[About this exercise] Scan the data for "layer" and copy the lines it appears in.

[Stored data entries]
$ cat config.mk
export PLATFORM = sky130hd
export DESIGN_NAME = sd_init_top
export DESIGN_NICKNAME = d
export VERILOG_FILES = /design/src/verilog/sd_proto_pkg.sv /design/src/verilog/board_pkg.sv /design/src/verilog/board_timebase.sv /design/src/verilog/sd_crc7.sv /design/src/verilog/sd_cmd_serializer.sv /design/src/verilog/sd_init_sequencer.sv /design/src/verilog/sd_init_top.sv
export SDC_FILE = /design/constraint.sdc
export NUM_CORES = 1
export LEC_CHECK = 0
export ABC_AREA = 1
export BUFFER_PORTS_ARGS = -buffer_cell sky130_fd_sc_hd__buf_2
export CORE_ASPECT_RATIO = 0.9
export CORE_MARGIN = 10
export CORE_UTILIZATION = 40
export DETAILED_ROUTE_END_ITERATION = 8
export PLACE_DENSITY_LB_ADDON = 0.3
export SYNTH_ARGS = -nofsm -noshare
export SYNTH_HDL_FRONTEND = slang
export SYNTH_SLANG_ARGS = --single-unit
$ cat constraint.sdc
create_clock -name CLOCK_50 -period 5.2 [get_ports CLOCK_50]
set_clock_uncertainty 0.2 [all_clocks]
set_input_delay 0.26 -clock CLOCK_50 [delete_from_list [all_inputs] [get_ports CLOCK_50]]
set_output_delay 0.26 -clock CLOCK_50 [all_outputs]
set_load 0.03 [all_outputs]
$ cat src/verilog/sd_proto_pkg.sv
// ===========================================================================
// sd command frame definitions
// ===========================================================================
package sd_proto_pkg;

    // command index, six bits after start and transmission bits
    typedef logic [5:0] sd_index_t;

    // 32-bit command argument
    typedef logic [31:0] sd_arg_t;

    // crc7 value, sent just ahead of the end bit
    typedef logic [6:0] sd_crc_t;

    // index and argument only
    // start, transmission, crc and end bits are framed by the serializer
    typedef struct packed {
        sd_index_t index;
        sd_arg_t   arg;
    } sd_cmd_t;

    // preamble flag set means dummy clocks, cmd is ignored then
    typedef struct packed {
        logic    preamble;
        sd_cmd_t cmd;
    } sd_req_t;

    // full frame length on the cmd line
    localparam int unsigned SD_FRAME_BITS = 48;

    // x^7 + x^3 + 1
    localparam sd_crc_t SD_CRC_POLY = 7'h09;

    // init command set
    localparam sd_index_t SD_CMD0   = 6'd0;
    localparam sd_index_t SD_CMD55  = 6'd55;
    localparam sd_index_t SD_ACMD41 = 6'd41;

    // hcs bit, host supports high capacity cards
    localparam sd_arg_t SD_ACMD41_ARG = 32'h4000_0000;

endpackage

$ cat src/verilog/board_pkg.sv
// ===========================================================================
// board level defaults for the 50 MHz card
// ===========================================================================
package board_pkg;

    // one ascii character for the debug port
    typedef logic [7:0] dbg_char_t;

    // half period of the sd clock in CLOCK_50 cycles
    // 50 MHz / (2 * 250) gives 100 kHz, inside the 400 kHz init limit
    localparam int unsigned SD_CLK_DIV_DEFAULT = 250;

    // dummy clocks with cmd high before the first command
    // card needs at least 74
    localparam int unsigned DUMMY_CLOCKS_DEFAULT = 80;

    // heartbeat counter width
    // msb toggles about every 0.17 s at 50 MHz
    localparam int unsigned HEARTBEAT_BITS_DEFAULT = 24;

endpackage

$ cat src/verilog/board_timebase.sv
`timescale 1ns/10ps

module board_timebase #(
    parameter int unsigned CLK_DIV        = board_pkg::SD_CLK_DIV_DEFAULT,
    parameter int unsigned HEARTBEAT_BITS = board_pkg::HEARTBEAT_BITS_DEFAULT
) (
    input  logic CLOCK_50,
    input  logic KEY0,
    output logic sd_clk,
    output logic fall_tick,
    output logic led_heartbeat
);

    // +1 keeps the counter at least one bit wide for CLK_DIV of 1
    localparam int unsigned DIV_W = $clog2(CLK_DIV + 1);

    typedef logic [DIV_W-1:0]          div_cnt_t;
    typedef logic [HEARTBEAT_BITS-1:0] beat_cnt_t;

    div_cnt_t  div_cnt;
    beat_cnt_t beat_cnt;
    logic      div_wrap;

    // =======================================================================
    // sd clock divider
    // =======================================================================
    assign div_wrap = (div_cnt == div_cnt_t'(CLK_DIV - 1));

    // toggle every CLK_DIV cycles
    // tick registered with the clock so it lands in the first low cycle
    always_ff @(posedge CLOCK_50 or negedge KEY0) begin
        if (!KEY0) begin
            div_cnt   <= '0;
            sd_clk    <= 1'b0;
            fall_tick <= 1'b0;
        end else begin
            fall_tick <= div_wrap && sd_clk;
            if (div_wrap) begin
                div_cnt <= '0;
                sd_clk  <= ~sd_clk;
            end else begin
                div_cnt <= div_cnt + div_cnt_t'(1);
            end
        end
    end

    // =======================================================================
    // heartbeat
    // =======================================================================
    always_ff @(posedge CLOCK_50 or negedge KEY0) begin
        if (!KEY0) begin
            beat_cnt <= '0;
        end else begin
            beat_cnt <= beat_cnt + beat_cnt_t'(1);
        end
    end

    // led follows counter msb
    assign led_heartbeat = beat_cnt[HEARTBEAT_BITS-1];

    // serializer relies on the tick sitting in the low half period
    a_tick_low : assert property (@(posedge CLOCK_50) disable iff (!KEY0)
        fall_tick |-> !sd_clk);

endmodule

$ cat src/verilog/sd_crc7.sv
`timescale 1ns/10ps

module sd_crc7 (
    input  logic                  CLOCK_50,
    input  logic                  KEY0,
    input  logic                  clear,
    input  logic                  shift,
    input  logic                  data_bit,
    output sd_proto_pkg::sd_crc_t crc
);

    import sd_proto_pkg::*;

    logic    feedback;
    sd_crc_t crc_next;

    // ===========================================================================
    // serial lfsr, msb first
    // ===========================================================================
    // incoming bit xor top of register decides whether the poly is applied
    assign feedback = data_bit ^ crc[6];
    assign crc_next = {crc[5:0], 1'b0} ^ (feedback ? SD_CRC_POLY : sd_crc_t'(0));

    // clear wins over shift, frame start has no data bit yet
    always_ff @(posedge CLOCK_50 or negedge KEY0) begin
        if (!KEY0) begin
            crc <= '0;
        end else if (clear) begin
            crc <= '0;
        end else if (shift) begin
            crc <= crc_next;
        end
    end

    // value is final once the 40th header bit is in

endmodule

$ cat src/verilog/sd_cmd_serializer.sv
`timescale 1ns/10ps

module sd_cmd_serializer #(
    parameter int unsigned DUMMY_CLOCKS = board_pkg::DUMMY_CLOCKS_DEFAULT
) (
    input  logic                  CLOCK_50,
    input  logic                  KEY0,
    input  logic                  fall_tick,
    input  logic                  xfer_req,
    input  sd_proto_pkg::sd_req_t xfer,
    output logic                  xfer_ack,
    output logic                  sd_cmd_out,
    output logic                  sd_cmd_oe
);

    import sd_proto_pkg::*;

    // counter must hold the longer of preamble and frame
    localparam int unsigned MAX_BITS =
        (DUMMY_CLOCKS > SD_FRAME_BITS) ? DUMMY_CLOCKS : SD_FRAME_BITS;
    localparam int unsigned CNT_W = $clog2(MAX_BITS + 1);

    typedef logic [CNT_W-1:0]           bit_cnt_t;
    // start, transmission, index and argument
    typedef logic [SD_FRAME_BITS-9:0]   head_t;
    typedef enum logic [1:0] {ST_IDLE, ST_SHIFT, ST_ACK} ser_state_t;

    // remaining-count values where the frame changes field
    localparam bit_cnt_t CNT_CRC_FIRST = bit_cnt_t'(8);
    localparam bit_cnt_t CNT_END       = bit_cnt_t'(1);

    ser_state_t state;
    bit_cnt_t   bit_cnt;
    head_t      shreg;
    logic       preamble;
    logic       load;
    logic       crc_shift;
    logic       next_bit;
    logic [2:0] crc_sel;
    sd_crc_t    crc;

    // ===========================================================================
    // frame control
    // ===========================================================================
    assign load      = (state == ST_IDLE) && xfer_req;
    // header bits only, crc and end bit do not feed the lfsr
    assign crc_shift = (state == ST_SHIFT) && fall_tick && !preamble &&
                       (bit_cnt > CNT_CRC_FIRST);
    // count 8 down to 2 walks crc bit 6 down to 0
    assign crc_sel   = 3'(bit_cnt - bit_cnt_t'(2));

    always_comb begin
        if (preamble || (bit_cnt == CNT_END)) begin
            next_bit = 1'b1;
        end else if (bit_cnt > CNT_CRC_FIRST) begin
            next_bit = shreg[$high(shreg)];
        end else begin
            next_bit = crc[crc_sel];
        end
    end

    // one bit per falling sd clock edge
    // one extra tick after the last bit to release the line and ack
    always_ff @(posedge CLOCK_50 or negedge KEY0) begin
        if (!KEY0) begin
            state      <= ST_IDLE;
            bit_cnt    <= '0;
            preamble   <= 1'b0;
            xfer_ack   <= 1'b0;
            sd_cmd_out <= 1'b1;
            sd_cmd_oe  <= 1'b0;
        end else begin
            case (state)
                ST_IDLE: begin
                    if (xfer_req) begin
                        preamble <= xfer.preamble;
                        bit_cnt  <= xfer.preamble ? bit_cnt_t'(DUMMY_CLOCKS)
                                                  : bit_cnt_t'(SD_FRAME_BITS);
                        state    <= ST_SHIFT;
                    end
                end
                ST_SHIFT: begin
                    if (fall_tick) begin
                        if (bit_cnt == '0) begin
                            sd_cmd_oe  <= 1'b0;
                            sd_cmd_out <= 1'b1;
                            xfer_ack   <= 1'b1;
                            state      <= ST_ACK;
                        end else begin
                            sd_cmd_oe  <= 1'b1;
                            sd_cmd_out <= next_bit;
                            bit_cnt    <= bit_cnt - bit_cnt_t'(1);
                        end
                    end
                end
                ST_ACK: begin
                    // hold ack until requester lets go
                    if (!xfer_req) begin
                        xfer_ack <= 1'b0;
                        state    <= ST_IDLE;
                    end
                end
                default: state <= ST_IDLE;
            endcase
        end
    end

    // header shift register
    always_ff @(posedge CLOCK_50) begin
        if (load) begin
            shreg <= {1'b0, 1'b1, xfer.cmd};
        end else if (crc_shift) begin
            shreg <= {shreg[$high(shreg)-1:0], 1'b0};
        end
    end

    sd_crc7 i_crc7 (
        .CLOCK_50 (CLOCK_50),
        .KEY0     (KEY0),
        .clear    (load),
        .shift    (crc_shift),
        .data_bit (shreg[$high(shreg)]),
        .crc      (crc)
    );

    // ack only answers a live request
    a_ack_needs_req : assert property (@(posedge CLOCK_50) disable iff (!KEY0)
        $rose(xfer_ack) |-> xfer_req);

    // line released whenever no transfer is running
    a_idle_released : assert property (@(posedge CLOCK_50) disable iff (!KEY0)
        (state == ST_IDLE) |-> !sd_cmd_oe);

endmodule

$ cat src/verilog/sd_init_sequencer.sv
`timescale 1ns/10ps

module sd_init_sequencer (
    input  logic                  CLOCK_50,
    input  logic                  KEY0,
    output logic                  xfer_req,
    output sd_proto_pkg::sd_req_t xfer,
    input  logic                  xfer_ack,
    output logic                  sd_cs,
    output logic                  dbg_req,
    output board_pkg::dbg_char_t  dbg_char,
    input  logic                  dbg_ack
);

    import sd_proto_pkg::*;
    import board_pkg::*;

    typedef enum logic [3:0] {
        ST_PREAMBLE,
        ST_CMD0,
        ST_PUT0,
        ST_CMD55,
        ST_PUT5,
        ST_ACMD41,
        ST_PUTA,
        ST_PUTD,
        ST_DONE
    } seq_state_t;

    // issue raises the request, release waits for ack to drop
    typedef enum logic {PH_ISSUE, PH_RELEASE} phase_t;

    seq_state_t state;
    seq_state_t next_state;
    phase_t     phase;
    logic       is_char;
    logic       hs_req;
    logic       hs_ack;

    // ===========================================================================
    // per-state payload
    // ===========================================================================
    // payloads come straight from state, so stable across each handshake
    always_comb begin
        xfer       = '0;
        dbg_char   = dbg_char_t'(0);
        next_state = ST_DONE;
        case (state)
            ST_PREAMBLE: begin
                xfer.preamble = 1'b1;
                next_state    = ST_CMD0;
            end
            ST_CMD0: begin
                xfer.cmd   = '{index: SD_CMD0, arg: sd_arg_t'(0)};
                next_state = ST_PUT0;
            end
            ST_PUT0: begin
                dbg_char   = "0";
                next_state = ST_CMD55;
            end
            ST_CMD55: begin
                xfer.cmd   = '{index: SD_CMD55, arg: sd_arg_t'(0)};
                next_state = ST_PUT5;
            end
            ST_PUT5: begin
                dbg_char   = "5";
                next_state = ST_ACMD41;
            end
            ST_ACMD41: begin
                xfer.cmd   = '{index: SD_ACMD41, arg: SD_ACMD41_ARG};
                next_state = ST_PUTA;
            end
            ST_PUTA: begin
                dbg_char   = "A";
                next_state = ST_PUTD;
            end
            ST_PUTD: begin
                dbg_char   = "D";
                next_state = ST_DONE;
            end
            default: next_state = ST_DONE;
        endcase
    end

    // cs deasserted only for the dummy clocks
    assign sd_cs = (state == ST_PREAMBLE);

    // pick which link the current state talks to
    assign is_char = (state == ST_PUT0) || (state == ST_PUT5) ||
                     (state == ST_PUTA) || (state == ST_PUTD);
    assign hs_req  = is_char ? dbg_req : xfer_req;
    assign hs_ack  = is_char ? dbg_ack : xfer_ack;

    // ===========================================================================
    // four-phase handshake FSM
    // ===========================================================================
    always_ff @(posedge CLOCK_50 or negedge KEY0) begin
        if (!KEY0) begin
            state    <= ST_PREAMBLE;
            phase    <= PH_ISSUE;
            xfer_req <= 1'b0;
            dbg_req  <= 1'b0;
        end else if (state != ST_DONE) begin
            case (phase)
                PH_ISSUE: begin
                    if (hs_req && hs_ack) begin
                        xfer_req <= 1'b0;
                        dbg_req  <= 1'b0;
                        phase    <= PH_RELEASE;
                    end else if (!hs_req && !hs_ack) begin
                        // new request only once the far side is idle
                        if (is_char) begin
                            dbg_req <= 1'b1;
                        end else begin
                            xfer_req <= 1'b1;
                        end
                    end
                end
                PH_RELEASE: begin
                    if (!hs_ack) begin
                        state <= next_state;
                        phase <= PH_ISSUE;
                    end
                end
                default: phase <= PH_ISSUE;
            endcase
        end
    end

    // debug sink may sample the character any time during the request
    a_char_stable : assert property (@(posedge CLOCK_50) disable iff (!KEY0)
        (dbg_req && $past(dbg_req)) |-> $stable(dbg_char));

endmodule

$ cat src/verilog/sd_init_top.sv
`timescale 1ns/10ps

module sd_init_top #(
    parameter int unsigned CLK_DIV        = board_pkg::SD_CLK_DIV_DEFAULT,
    parameter int unsigned DUMMY_CLOCKS   = board_pkg::DUMMY_CLOCKS_DEFAULT,
    parameter int unsigned HEARTBEAT_BITS = board_pkg::HEARTBEAT_BITS_DEFAULT
) (
    input  logic                 CLOCK_50,
    input  logic                 KEY0,
    output logic                 led_heartbeat,
    output logic                 sd_clk,
    output logic                 sd_cmd_out,
    output logic                 sd_cmd_oe,
    output logic                 sd_cs,
    output logic                 dbg_req,
    output board_pkg::dbg_char_t dbg_char,
    input  logic                 dbg_ack
);

    import sd_proto_pkg::*;

    logic    fall_tick;
    logic    xfer_req;
    logic    xfer_ack;
    sd_req_t xfer;

    // ===========================================================================
    // clocking and heartbeat
    // ===========================================================================
    board_timebase #(
        .CLK_DIV        (CLK_DIV),
        .HEARTBEAT_BITS (HEARTBEAT_BITS)
    ) i_timebase (
        .CLOCK_50      (CLOCK_50),
        .KEY0          (KEY0),
        .sd_clk        (sd_clk),
        .fall_tick     (fall_tick),
        .led_heartbeat (led_heartbeat)
    );

    // ===========================================================================
    // command ordering and cmd line
    // ===========================================================================
    sd_init_sequencer i_sequencer (
        .CLOCK_50 (CLOCK_50),
        .KEY0     (KEY0),
        .xfer_req (xfer_req),
        .xfer     (xfer),
        .xfer_ack (xfer_ack),
        .sd_cs    (sd_cs),
        .dbg_req  (dbg_req),
        .dbg_char (dbg_char),
        .dbg_ack  (dbg_ack)
    );

    // oe and out stay split, pad tristate sits outside this block
    sd_cmd_serializer #(
        .DUMMY_CLOCKS (DUMMY_CLOCKS)
    ) i_serializer (
        .CLOCK_50   (CLOCK_50),
        .KEY0       (KEY0),
        .fall_tick  (fall_tick),
        .xfer_req   (xfer_req),
        .xfer       (xfer),
        .xfer_ack   (xfer_ack),
        .sd_cmd_out (sd_cmd_out),
        .sd_cmd_oe  (sd_cmd_oe)
    );

endmodule

==> results.toml <==
[drt]
ant_nets = 0
wl_per_cell_um = 11.24
drc = 0
drtIter0Drc = 159
firstDrtPassIters = 4
vias_per_cell = 4.646
vias = 2634
finalWirelength_um = 6372

[timing]
relSlewSlack_pct = 48.07
finalSetupViolCount = 0
tightest_slew_ns = 0.7790
post-route-period-util_pct = 41.09
fmax_ghz = 0.4680
drv_slew = 0
rsz0062_at_grt = "no"
setup-tns-final_ns = 0
post-route-min-period_ns = 2.137
finalHoldViolCount = 0

[power]
p_leak_nw = 1.930
p_int_mw = 0.8293
cellPowerDensity_nw_per_um2 = 255.0
p_comb_share_pct = 1.3
p_sw_share_pct = 20.43
p_sw_mw = 0.2129
ir_worst_vdd_uv = 132.8
totalPowerFinal_mw = 1.042
power_frac_clock_pct = 45.0
seqPwrFrac_pct = 53.7

[synth]
syn_avg_cell_area_um2 = 8.791
yosysUniqueCellTypes = 42
yosysSeqAreaShare_pct = 49.32
ys_seq_elements = 71
ys_warn_count = 0
synthCells = 417
synth_area_um2 = 3666
synth_async_sr_flop_share_pct = 85.92
synth_edf_count = 8
ys.flop_type = "dfrtp_1"

[placed_design]
routabilityCongestion = 0.8759
portBuffers = 13
hpwl_um = 4664

[run]
drv_cap = 0

[worst_hold_path]
hold_class = "in -> reg"

[setup_path]
critPathTopFamily = "simple AND/OR/NAND/NOR gates"
cp_max_fo = 6
arrival_ns = 2.17
cp_num_buf_inv = 2
worstSetupPathType = "reg -> reg"
required_ns = 5.24
slowest_stage = "dfrtp_1"
cp-end-kind = "register"
worstSetupStartpointType = "register"
crit_path_cell_trace = "inv_1 -> nor2_2 -> nand2_1 -> nand3_2 -> nand2_1 -> nand2_2 -> inv_1 -> ha_1 -> nor2_1 -> nand2_1 -> nor2_1 -> nor2_1"
max_stage_delay_ns = 0.42

[clock_tree]
htree_levels = 3
post_cts_resized = 0
cts.sinks = 71
clk_path_buf_depth = 2
cts_setup_buffers = 0
cts_tree = "yes"
cts_buffers = 9
clk_pin_slew_ns = 0.07
clk_latency_ns = 0.34
cts_root_buf = "clkbuf_8"
hold_buffers = 1

[floorplanning]
die_w_um = 120.9
io_pins = 17
core_um2 = 9042
die_area_um2 = 13400
row_count = 33
dieHeight_um = 110.8
start_util_pct = 40.54

[layout]
multiInputGateArea_um2 = 1585
finalNetCount = 451
seqCellArea_um2 = 1808
fillers = 854
drive_above_1_share_pct = 13.71
antennaDiodeCount = 0
syn_to_final_growth_pct = 11.47

[outcome]
outcome = "complete, no violations"

[global_routing]
antenna_found_initial = 0
grt_usage_pct = 10.10
grt_pass1_vias = 2588
grt_max_degree = 62
grt_pass1_wl_um = 11390
grt_overflow = 0
power by group through the flow:
stage          combinational [mW]  clock, mW  sequential (mW)
2_1_floorplan             0.00469          0            0.570
5_1_grt                    0.0160      0.503            0.559
4_1_cts                    0.0147      0.488            0.559
3_3_place_gp               0.0138          0            0.570
3_5_place_dp               0.0141          0            0.570
6_report                   0.0137      0.469            0.559
state kept, by name, indices dropped and copies added (netlist names):
name	cells
i_serializer.sd_cmd_out	1
i_sequencer.dbg_req	1
i_timebase.beat_cnt	24
i_serializer.preamble	1
i_sequencer.state	4
i_serializer.i_crc7.crc	7
i_sequencer.phase	1
i_timebase.sd_clk	1
i_sequencer.xfer_req	1
i_timebase.div_cnt	8
i_serializer.xfer_ack	1
i_timebase.fall_tick	1
i_serializer.state	2
i_serializer.shreg	10
i_serializer.sd_cmd_oe	1
i_serializer.bit_cnt	7
per-stage QoR:
stage / std cells / setup slack [ns] / util, % / hold WS [ns] / area [um2]
after floorplan: 419 / 3.263 / - / -0.2356 / 3674
after global placement: 550 / 3.170 / 42.73 / 0.2381 / 3864
after detailed placement: 550 / 3.077 / 42.73 / 0.2458 / 3864
after CTS: 567 / 3.073 / 45.19 / 0.1400 / 4086
after global routing: 567 / 2.803 / 45.19 / 0.1596 / 4086
final: 567 / 3.063 / 45.19 / 0.1579 / 4086
per-layer routing:
layer | global-route usage (%) | share of wire (%) | up-vias
met1 | 12.57 | 49 | 1229
met5 | 0 | 0 | -
li1 | - | - | 1369
met2 | 15.95 | 46 | 28
met3 | 3.360 | 3.8 | 8
met4 | 3.376 | 1.4 | 0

[Exercise solution]
per-layer routing:
layer | global-route usage (%) | share of wire (%) | up-vias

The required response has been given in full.